③前条第二項の規定は、第一項但書の場合にこれを準用する。

上記のように、30日前の解雇予告が必要であり、それをしないなら30日分の賃金の支払いが必要になります。

要するに30日分の賃金相当額は労働者に支払いなさいという規律になっています。

しかし、会社の経営状況が良くなくなってくると、それどころではなくなることが現実です。

そのような現実が表出した事象が報道されました。

2工場の全従業員240人、予告から1日で解雇 : 社会 : YOMIURI ONLINE(読売新聞)(2010年8月12日14時15分  読売新聞)

繊維加工業の「ケイエッチ」(本社・東京)が、7月末で山形県鶴岡市内の2工場を操業停止とし、計240人の従業員全員を解雇していたことが11日わかった。

鶴岡公共職業安定所によると、従業員が解雇予告されたのは7月30日で、同31日付で解雇された。労働基準法は、解雇予告から実際の解雇までの期間が30日未満の場合、解雇予告手当の支払いを定めており、今回は平均賃金のほぼ1か月分に相当するが、10日現在、すべて未払いという。

庄内労働基準監督署は、現状が改善されない場合、同社を労働基準法違反(解雇予告手当の不払い)の疑いで行政指導する方針。

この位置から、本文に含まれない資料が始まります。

$ cat src/efs_pkg.sv
// Overview of operation
// - High condition: control signal above high threshold, default 1.00, step 0.01.
// - Low condition: field current at or below low threshold, default 0.10.
// - Open-field qualifying delay, default 3.000 s, set in 0.005 s steps.
// - Monitoring enabled and both conditions for whole delay: rectifier trip, excitation stop.
// - Alarm when power transistor temperature exceeds level, default 100, integer steps.
// - Over-temperature supervision always active; no enable can switch it off.
// - Internal breaker tripping enable, default off; off means no trip sequencing.
// - Enabled, machine circuit open, breaker OFF: run current down, then open breaker.
// - Inverter-mode run-down time, default 1.0 s, 0.1 s steps, before breaker opens.
// - After breaker trip, event if open status not seen within 0.5 s default.
// - Open-loop source selected: ramp control signal up or down, default 0.02 p.u./s.
`default_nettype none
package efs_pkg;
  localparam int CLK_PERIOD_NS = 5;
  localparam int T_BASE_NS = 5_000_000;
  localparam int CYC_BASE = T_BASE_NS / CLK_PERIOD_NS;
  localparam int T_BASE_MS = 5;
  localparam int T_RAMP_MS = 10;
  localparam int T_COARSE_MS = 100;
  localparam logic [4:0] TICKS_RAMP = 5'(T_RAMP_MS / T_BASE_MS);
  localparam logic [4:0] TICKS_COARSE = 5'(T_COARSE_MS / T_BASE_MS);

  localparam logic [7:0] OFF_CTRL = 8'h00;
  localparam logic [7:0] OFF_OF_HIGH = 8'h04;
  localparam logic [7:0] OFF_OF_LOW = 8'h08;
  localparam logic [7:0] OFF_OF_DELAY = 8'h0C;
  localparam logic [7:0] OFF_TEMP_LVL = 8'h10;
  localparam logic [7:0] OFF_INV_TIME = 8'h14;
  localparam logic [7:0] OFF_TRIP_SUP = 8'h18;
  localparam logic [7:0] OFF_RAMP_RATE = 8'h1C;
  localparam logic [7:0] OFF_STATUS = 8'h20;
  localparam logic [7:0] OFF_MASK = 8'h24;
  localparam logic [7:0] OFF_LIVE = 8'h28;
  localparam logic [7:0] OFF_RAMP_VAL = 8'h2C;

  // Thresholds in 0.01 units, delays in 5 ms, breaker times in 100 ms, rate in 0.01 p.u./s
  localparam logic [15:0] RST_OF_HIGH = 16'h0064;
  localparam logic [15:0] RST_OF_LOW = 16'h000A;
  localparam logic [15:0] RST_OF_DELAY = 16'h0258;
  localparam logic [7:0] RST_TEMP_LVL = 8'h64;
  localparam logic [15:0] RST_INV_TIME = 16'h000A;
  localparam logic [15:0] RST_TRIP_SUP = 16'h0005;
  localparam logic [7:0] RST_RAMP_RATE = 8'h02;
  // Ramp value in 0.0001 p.u., capped at 25.00 p.u.
  localparam logic [19:0] RAMP_MAX = 20'h3_D090;

  localparam int ST_OF_TRIP = 0;
  localparam int ST_TEMP = 1;
  localparam int ST_BRK_FAIL = 2;
  localparam int ST_BRK_OPEN = 3;
  localparam logic [3:0] RST_STATUS = 4'h0;

  typedef struct packed {
    logic [26:0] rsvd;
    logic ramp_down;
    logic ramp_up;
    logic open_loop_sel;
    logic trip_en;
    logic of_en;
  } efs_ctrl_t;
  localparam efs_ctrl_t RST_CTRL = '0;

  typedef enum logic [1:0] {BRK_IDLE, BRK_RUNDOWN, BRK_WAIT, BRK_DONE} efs_brk_t;

  typedef struct packed {
    logic [15:0] control_signal;
    logic [15:0] field_current;
    logic [7:0] temp;
  } efs_meas_t;
endpackage
`default_nettype wire

$ cat src/efs_interval_timer.sv
`default_nettype none
module efs_interval_timer (
  // Clock and reset
  input wire logic aclk,
  input wire logic aresetn,
  // Control
  input wire logic run,
  input wire logic tick,
  input wire logic [15:0] limit,
  // Result
  output logic done
);
  logic [15:0] cnt_reg;
  logic [15:0] cnt_next;

  assign done = run && (cnt_reg >= limit);
  // Dropping run clears the count, so only unbroken intervals reach the limit
  assign cnt_next = !run ? 16'h0000 : (tick && !done) ? cnt_reg + 16'h0001 : cnt_reg;

  always_ff @(posedge aclk) begin
    if (!aresetn) begin
      cnt_reg <= 16'h0000;
    end else begin
      cnt_reg <= cnt_next;
    end
  end
endmodule
`default_nettype wire

$ cat src/efs_supervisor.sv
// Added by the designer: register access over AXI4-Lite and the address map.
`default_nettype none
module efs_supervisor #(
  parameter int CYC_BASE = efs_pkg::CYC_BASE
) (
  // Clock and reset
  input wire logic aclk,
  input wire logic aresetn,
  // AXI4-Lite write
  input wire logic [7:0] awaddr,
  input wire logic awvalid,
  output var logic awready,
  input wire logic [31:0] wdata,
  input wire logic [3:0] wstrb,
  input wire logic wvalid,
  output var logic wready,
  output var logic [1:0] bresp,
  output var logic bvalid,
  input wire logic bready,
  // AXI4-Lite read
  input wire logic [7:0] araddr,
  input wire logic arvalid,
  output var logic arready,
  output var logic [31:0] rdata,
  output var logic [1:0] rresp,
  output var logic rvalid,
  input wire logic rready,
  // Measurements
  input wire efs_pkg::efs_meas_t meas,
  // Field breaker and machine circuit
  input wire logic breaker_off_cmd,
  input wire logic machine_circuit_open,
  input wire logic breaker_open_status,
  // Actions
  output var logic rectifier_trip,
  output var logic excitation_stop,
  output var logic excitation_rundown,
  output var logic breaker_trip,
  output var logic temp_alarm,
  output var logic [19:0] forced_control_signal,
  output var logic forced_active,
  output var logic irq
);
  efs_pkg::efs_ctrl_t ctrl_reg;
  logic [15:0] of_high_reg, of_low_reg, of_delay_reg, inv_time_reg, trip_sup_reg;
  logic [7:0] temp_lvl_reg, ramp_rate_reg;
  logic [3:0] status_reg, mask_reg, status_next;
  logic aw_free_reg, w_free_reg;
  logic [7:0] awaddr_reg;
  logic [31:0] wdata_reg;
  logic [3:0] wstrb_reg;
  efs_pkg::efs_brk_t brk_reg, brk_next;
  logic [19:0] base_cnt_reg;
  logic [4:0] ramp_div_reg, coarse_div_reg;
  logic [19:0] ramp_reg, ramp_next;

  function automatic logic [31:0] merge(input logic [31:0] old_v, input logic [31:0] new_v,
                                        input logic [3:0] strb);
    logic [31:0] m;
    m = {{8{strb[3]}}, {8{strb[2]}}, {8{strb[1]}}, {8{strb[0]}}};
    merge = (old_v & ~m) | (new_v & m);
  endfunction

  // Bus decode
  wire do_wr = !aw_free_reg && !w_free_reg && !bvalid;
  wire [31:0] wmask = merge(32'h0000_0000, wdata_reg, wstrb_reg);
  wire wr_ctrl = do_wr && (awaddr_reg == efs_pkg::OFF_CTRL);
  wire wr_high = do_wr && (awaddr_reg == efs_pkg::OFF_OF_HIGH);
  wire wr_low = do_wr && (awaddr_reg == efs_pkg::OFF_OF_LOW);
  wire wr_delay = do_wr && (awaddr_reg == efs_pkg::OFF_OF_DELAY);
  wire wr_temp = do_wr && (awaddr_reg == efs_pkg::OFF_TEMP_LVL);
  wire wr_inv = do_wr && (awaddr_reg == efs_pkg::OFF_INV_TIME);
  wire wr_sup = do_wr && (awaddr_reg == efs_pkg::OFF_TRIP_SUP);
  wire wr_rate = do_wr && (awaddr_reg == efs_pkg::OFF_RAMP_RATE);
  wire wr_status = do_wr && (awaddr_reg == efs_pkg::OFF_STATUS);
  wire wr_mask = do_wr && (awaddr_reg == efs_pkg::OFF_MASK);
  wire wr_hit = wr_ctrl || wr_high || wr_low || wr_delay || wr_temp || wr_inv || wr_sup || wr_rate
                || wr_status || wr_mask;

  // Base 5 ms tick and slower enables derived from it
  wire base_tick = (base_cnt_reg == 20'(CYC_BASE - 1));
  wire ramp_tick = base_tick && (ramp_div_reg == efs_pkg::TICKS_RAMP - 5'd1);
  wire coarse_tick = base_tick && (coarse_div_reg == efs_pkg::TICKS_COARSE - 5'd1);

  // Open-field detection
  wire hi_cond = meas.control_signal > of_high_reg;
  wire lo_cond = meas.field_current <= of_low_reg;
  wire of_qual = ctrl_reg.of_en && hi_cond && lo_cond;
  wire of_done;
  efs_interval_timer u_of_timer (
    .aclk(aclk),
    .aresetn(aresetn),
    .run(of_qual),
    .tick(base_tick),
    .limit(of_delay_reg),
    .done(of_done)
  );
  wire of_trip_evt = of_done;

  // Temperature check has no enable term on purpose
  wire temp_hot = meas.temp > temp_lvl_reg;

  // Breaker sequencing
  wire brk_start = ctrl_reg.trip_en && machine_circuit_open && breaker_off_cmd;
  wire inv_done, sup_done;
  efs_interval_timer u_inv_timer (
    .aclk(aclk),
    .aresetn(aresetn),
    .run(brk_reg == efs_pkg::BRK_RUNDOWN),
    .tick(coarse_tick),
    .limit(inv_time_reg),
    .done(inv_done)
  );
  efs_interval_timer u_sup_timer (
    .aclk(aclk),
    .aresetn(aresetn),
    .run(brk_reg == efs_pkg::BRK_WAIT),
    .tick(coarse_tick),
    .limit(trip_sup_reg),
    .done(sup_done)
  );
  wire brk_open_evt = (brk_reg == efs_pkg::BRK_WAIT) && breaker_open_status;
  wire brk_fail_evt = (brk_reg == efs_pkg::BRK_WAIT) && !breaker_open_status && sup_done;

  always_comb begin
    brk_next = brk_reg;
    case (brk_reg)
      efs_pkg::BRK_IDLE: if (brk_start) brk_next = efs_pkg::BRK_RUNDOWN;
      efs_pkg::BRK_RUNDOWN: if (inv_done) brk_next = efs_pkg::BRK_WAIT;
      efs_pkg::BRK_WAIT: if (brk_open_evt || brk_fail_evt) brk_next = efs_pkg::BRK_DONE;
      efs_pkg::BRK_DONE: if (!breaker_off_cmd) brk_next = efs_pkg::BRK_IDLE;
      default: brk_next = efs_pkg::BRK_IDLE;
    endcase
    if (!ctrl_reg.trip_en) brk_next = efs_pkg::BRK_IDLE;
  end

  // Test ramp
  wire ramp_on = ctrl_reg.open_loop_sel && ramp_tick;
  wire [20:0] ramp_sum = {1'b0, ramp_reg} + {13'h0000, ramp_rate_reg};
  wire ramp_lo = ramp_reg < {12'h000, ramp_rate_reg};
  always_comb begin
    ramp_next = ramp_reg;
    if (ramp_on && ctrl_reg.ramp_up && !ctrl_reg.ramp_down) begin
      ramp_next = (ramp_sum > {1'b0, efs_pkg::RAMP_MAX}) ? efs_pkg::RAMP_MAX : ramp_sum[19:0];
    end else if (ramp_on && ctrl_reg.ramp_down && !ctrl_reg.ramp_up) begin
      ramp_next = ramp_lo ? 20'h0_0000 : ramp_reg - {12'h000, ramp_rate_reg};
    end
  end

  // Sticky status; a new event outranks a clear in the same cycle
  wire [3:0] events = {brk_open_evt, brk_fail_evt, temp_hot, of_trip_evt};
  assign status_next = (status_reg & ~(wr_status ? wmask[3:0] : 4'h0)) | events;

  // Read mux
  wire [31:0] live_word = {21'h0_0000, forced_active, breaker_trip,
                           excitation_rundown, rectifier_trip, brk_reg, breaker_open_status,
                           temp_hot, lo_cond, hi_cond, of_qual};
  wire [31:0] rd_word =
    (araddr == efs_pkg::OFF_CTRL) ? ctrl_reg :
    (araddr == efs_pkg::OFF_OF_HIGH) ? {16'h0000, of_high_reg} :
    (araddr == efs_pkg::OFF_OF_LOW) ? {16'h0000, of_low_reg} :
    (araddr == efs_pkg::OFF_OF_DELAY) ? {16'h0000, of_delay_reg} :
    (araddr == efs_pkg::OFF_TEMP_LVL) ? {24'h00_0000, temp_lvl_reg} :
    (araddr == efs_pkg::OFF_INV_TIME) ? {16'h0000, inv_time_reg} :
    (araddr == efs_pkg::OFF_TRIP_SUP) ? {16'h0000, trip_sup_reg} :
    (araddr == efs_pkg::OFF_RAMP_RATE) ? {24'h00_0000, ramp_rate_reg} :
    (araddr == efs_pkg::OFF_STATUS) ? {28'h000_0000, status_reg} :
    (araddr == efs_pkg::OFF_MASK) ? {28'h000_0000, mask_reg} :
    (araddr == efs_pkg::OFF_LIVE) ? live_word :
    (araddr == efs_pkg::OFF_RAMP_VAL) ? {12'h000, ramp_reg} : 32'h0000_0000;
  wire rd_hit = (araddr <= efs_pkg::OFF_RAMP_VAL) && (araddr[1:0] == 2'b00);

  // Write channel
  always_ff @(posedge aclk) begin
    if (!aresetn) begin
      aw_free_reg <= 1'b1;
      w_free_reg <= 1'b1;
      awaddr_reg <= 8'h00;
      wdata_reg <= 32'h0000_0000;
      wstrb_reg <= 4'h0;
      bvalid <= 1'b0;
      bresp <= 2'b00;
    end else begin
      if (awvalid && aw_free_reg) begin
        aw_free_reg <= 1'b0;
        awaddr_reg <= awaddr;
      end
      if (wvalid && w_free_reg) begin
        w_free_reg <= 1'b0;
        wdata_reg <= wdata;
        wstrb_reg <= wstrb;
      end
      if (do_wr) begin
        bvalid <= 1'b1;
        bresp <= wr_hit ? 2'b00 : 2'b10;
      end else if (bvalid && bready) begin
        bvalid <= 1'b0;
        aw_free_reg <= 1'b1;
        w_free_reg <= 1'b1;
      end
    end
  end
  assign awready = aw_free_reg;
  assign wready = w_free_reg;

  // Read channel
  always_ff @(posedge aclk) begin
    if (!aresetn) begin
      arready <= 1'b1;
      rvalid <= 1'b0;
      rdata <= 32'h0000_0000;
      rresp <= 2'b00;
    end else if (arvalid && arready) begin
      arready <= 1'b0;
      rvalid <= 1'b1;
      rdata <= rd_word;
      rresp <= rd_hit ? 2'b00 : 2'b10;
    end else if (rvalid && rready) begin
      rvalid <= 1'b0;
      arready <= 1'b1;
    end
  end

  // Settings registers
  always_ff @(posedge aclk) begin
    if (!aresetn) begin
      ctrl_reg <= efs_pkg::RST_CTRL;
      of_high_reg <= efs_pkg::RST_OF_HIGH;
      of_low_reg <= efs_pkg::RST_OF_LOW;
      of_delay_reg <= efs_pkg::RST_OF_DELAY;
      temp_lvl_reg <= efs_pkg::RST_TEMP_LVL;
      inv_time_reg <= efs_pkg::RST_INV_TIME;
      trip_sup_reg <= efs_pkg::RST_TRIP_SUP;
      ramp_rate_reg <= efs_pkg::RST_RAMP_RATE;
      mask_reg <= 4'h0;
    end else begin
      if (wr_ctrl) ctrl_reg <= efs_pkg::efs_ctrl_t'(merge(ctrl_reg, wdata_reg, wstrb_reg) & 32'h0000_001F);
      if (wr_high) of_high_reg <= 16'(merge({16'h0000, of_high_reg}, wdata_reg, wstrb_reg));
      if (wr_low) of_low_reg <= 16'(merge({16'h0000, of_low_reg}, wdata_reg, wstrb_reg));
      if (wr_delay) of_delay_reg <= 16'(merge({16'h0000, of_delay_reg}, wdata_reg, wstrb_reg));
      if (wr_temp) temp_lvl_reg <= wstrb_reg[0] ? wdata_reg[7:0] : temp_lvl_reg;
      if (wr_inv) inv_time_reg <= 16'(merge({16'h0000, inv_time_reg}, wdata_reg, wstrb_reg));
      if (wr_sup) trip_sup_reg <= 16'(merge({16'h0000, trip_sup_reg}, wdata_reg, wstrb_reg));
      if (wr_rate) ramp_rate_reg <= wstrb_reg[0] ? wdata_reg[7:0] : ramp_rate_reg;
      if (wr_mask) mask_reg <= wstrb_reg[0] ? wdata_reg[3:0] : mask_reg;
    end
  end

  // Dividers, state, ramp and status
  always_ff @(posedge aclk) begin
    if (!aresetn) begin
      base_cnt_reg <= 20'h0_0000;
      ramp_div_reg <= 5'h00;
      coarse_div_reg <= 5'h00;
      brk_reg <= efs_pkg::BRK_IDLE;
      ramp_reg <= 20'h0_0000;
      status_reg <= efs_pkg::RST_STATUS;
    end else begin
      base_cnt_reg <= base_tick ? 20'h0_0000 : base_cnt_reg + 20'h0_0001;
      if (base_tick) begin
        ramp_div_reg <= (ramp_div_reg == efs_pkg::TICKS_RAMP - 5'd1) ? 5'h00 : ramp_div_reg + 5'd1;
        coarse_div_reg <= (coarse_div_reg == efs_pkg::TICKS_COARSE - 5'd1) ? 5'h00 : coarse_div_reg + 5'd1;
      end
      brk_reg <= brk_next;
      ramp_reg <= ramp_next;
      status_reg <= status_next;
    end
  end

  // Registered outputs; an open-field trip holds until its status bit is cleared
  always_ff @(posedge aclk) begin
    if (!aresetn) begin
      rectifier_trip <= 1'b0;
      excitation_stop <= 1'b0;
      excitation_rundown <= 1'b0;
      breaker_trip <= 1'b0;
      temp_alarm <= 1'b0;
      forced_control_signal <= 20'h0_0000;
      forced_active <= 1'b0;
      irq <= 1'b0;
    end else begin
      rectifier_trip <= of_trip_evt || (rectifier_trip && status_next[efs_pkg::ST_OF_TRIP]);
      excitation_stop <= of_trip_evt || (rectifier_trip && status_next[efs_pkg::ST_OF_TRIP]);
      excitation_rundown <= (brk_next != efs_pkg::BRK_IDLE);
      breaker_trip <= (brk_next == efs_pkg::BRK_WAIT) || (brk_next == efs_pkg::BRK_DONE);
      temp_alarm <= temp_hot;
      forced_control_signal <= ramp_next;
      forced_active <= ctrl_reg.open_loop_sel;
      irq <= |(status_next & mask_reg);
    end
  end

  // Checks
  logic [15:0] qual_ticks;
  always_ff @(posedge aclk) begin
    if (!aresetn || !of_qual) qual_ticks <= 16'h0000;
    else if (base_tick && qual_ticks != 16'hFFFF) qual_ticks <= qual_ticks + 16'h0001;
  end

  property p_hi_cause;
    @(posedge aclk) disable iff (!aresetn) $rose(rectifier_trip) |-> $past(meas.control_signal > of_high_reg);
  endproperty
  a_hi_cause: assert property (p_hi_cause) else $error("trip without high control signal");
  property p_lo_cause;
    @(posedge aclk) disable iff (!aresetn) $rose(rectifier_trip) |-> $past(meas.field_current <= of_low_reg);
  endproperty
  a_lo_cause: assert property (p_lo_cause) else $error("trip without low field current");
  property p_delay_met;
    @(posedge aclk) disable iff (!aresetn) $rose(rectifier_trip) |-> $past(qual_ticks) >= $past(of_delay_reg);
  endproperty
  a_delay_met: assert property (p_delay_met) else $error("open-field trip before delay");
  property p_trip_stop;
    @(posedge aclk) disable iff (!aresetn)
      ctrl_reg.of_en && of_qual && qual_ticks > of_delay_reg |=> rectifier_trip && excitation_stop;
  endproperty
  a_trip_stop: assert property (p_trip_stop) else $error("qualified open field did not trip");
  property p_restart;
    @(posedge aclk) disable iff (!aresetn) !of_qual && !rectifier_trip |=> !rectifier_trip;
  endproperty
  a_restart: assert property (p_restart) else $error("trip without qualifying interval");
  property p_temp;
    @(posedge aclk) disable iff (!aresetn) meas.temp > temp_lvl_reg |=> temp_alarm && status_reg[efs_pkg::ST_TEMP];
  endproperty
  a_temp: assert property (p_temp) else $error("over-temperature not flagged");
  property p_trip_dis;
    @(posedge aclk) disable iff (!aresetn) !ctrl_reg.trip_en |=> !breaker_trip && !excitation_rundown;
  endproperty
  a_trip_dis: assert property (p_trip_dis) else $error("breaker sequencing while disabled");
  property p_start;
    @(posedge aclk) disable iff (!aresetn) brk_reg == efs_pkg::BRK_IDLE && brk_start |=> excitation_rundown ##0 !breaker_trip;
  endproperty
  a_start: assert property (p_start) else $error("run-down did not start");
  property p_inv_time;
    @(posedge aclk) disable iff (!aresetn) $rose(breaker_trip) |-> $past(inv_done) && $past(brk_reg) == efs_pkg::BRK_RUNDOWN;
  endproperty
  a_inv_time: assert property (p_inv_time) else $error("breaker opened before run-down time");
  property p_sup;
    @(posedge aclk) disable iff (!aresetn)
      brk_reg == efs_pkg::BRK_WAIT && sup_done && !breaker_open_status |=> status_reg[efs_pkg::ST_BRK_FAIL];
  endproperty
  a_sup: assert property (p_sup) else $error("breaker failure event missing");
  property p_ramp;
    @(posedge aclk) disable iff (!aresetn)
      ramp_on && ctrl_reg.ramp_up && !ctrl_reg.ramp_down && ramp_sum <= {1'b0, efs_pkg::RAMP_MAX}
      |=> ramp_reg == $past(ramp_reg) + {12'h000, $past(ramp_rate_reg)};
  endproperty
  a_ramp: assert property (p_ramp) else $error("ramp step wrong");
  c_of_trip: cover property (@(posedge aclk) disable iff (!aresetn) $rose(rectifier_trip));
  c_brk_fail: cover property (@(posedge aclk) disable iff (!aresetn) brk_fail_evt);
  c_brk_open: cover property (@(posedge aclk) disable iff (!aresetn) brk_open_evt);
  c_temp: cover property (@(posedge aclk) disable iff (!aresetn) $rose(temp_alarm));
endmodule
`default_nettype wire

同安定所によると、同社の工場は、鶴岡市日出と西荒屋の2か所にあり、女性服の縫製などを行っていた。福島県相馬市の工場も閉鎖し、150人の従業員を解雇したという。

(略)

報道によると、ケイエッチのした解雇は、労働法の観点から言うと、解雇予告義務に違反する解雇ということになります。

上記に引用した労働基準法20条の規定は一件明確ですが、予告義務に反した場合どうなるかについては実は複雑な対立があります。

法律に反したのだから解雇は無効だとしてしまえばいいように思えるのですが、20条に違反した場合の効果について114条に付加金の支払いが定められており、解雇自体は有効と解していることが伺われるからです。また現実的にも、本来ならば30日たてば有効になるはずなのに一律に無効にするのも過敏な反応であり現実を無視することになりかねません。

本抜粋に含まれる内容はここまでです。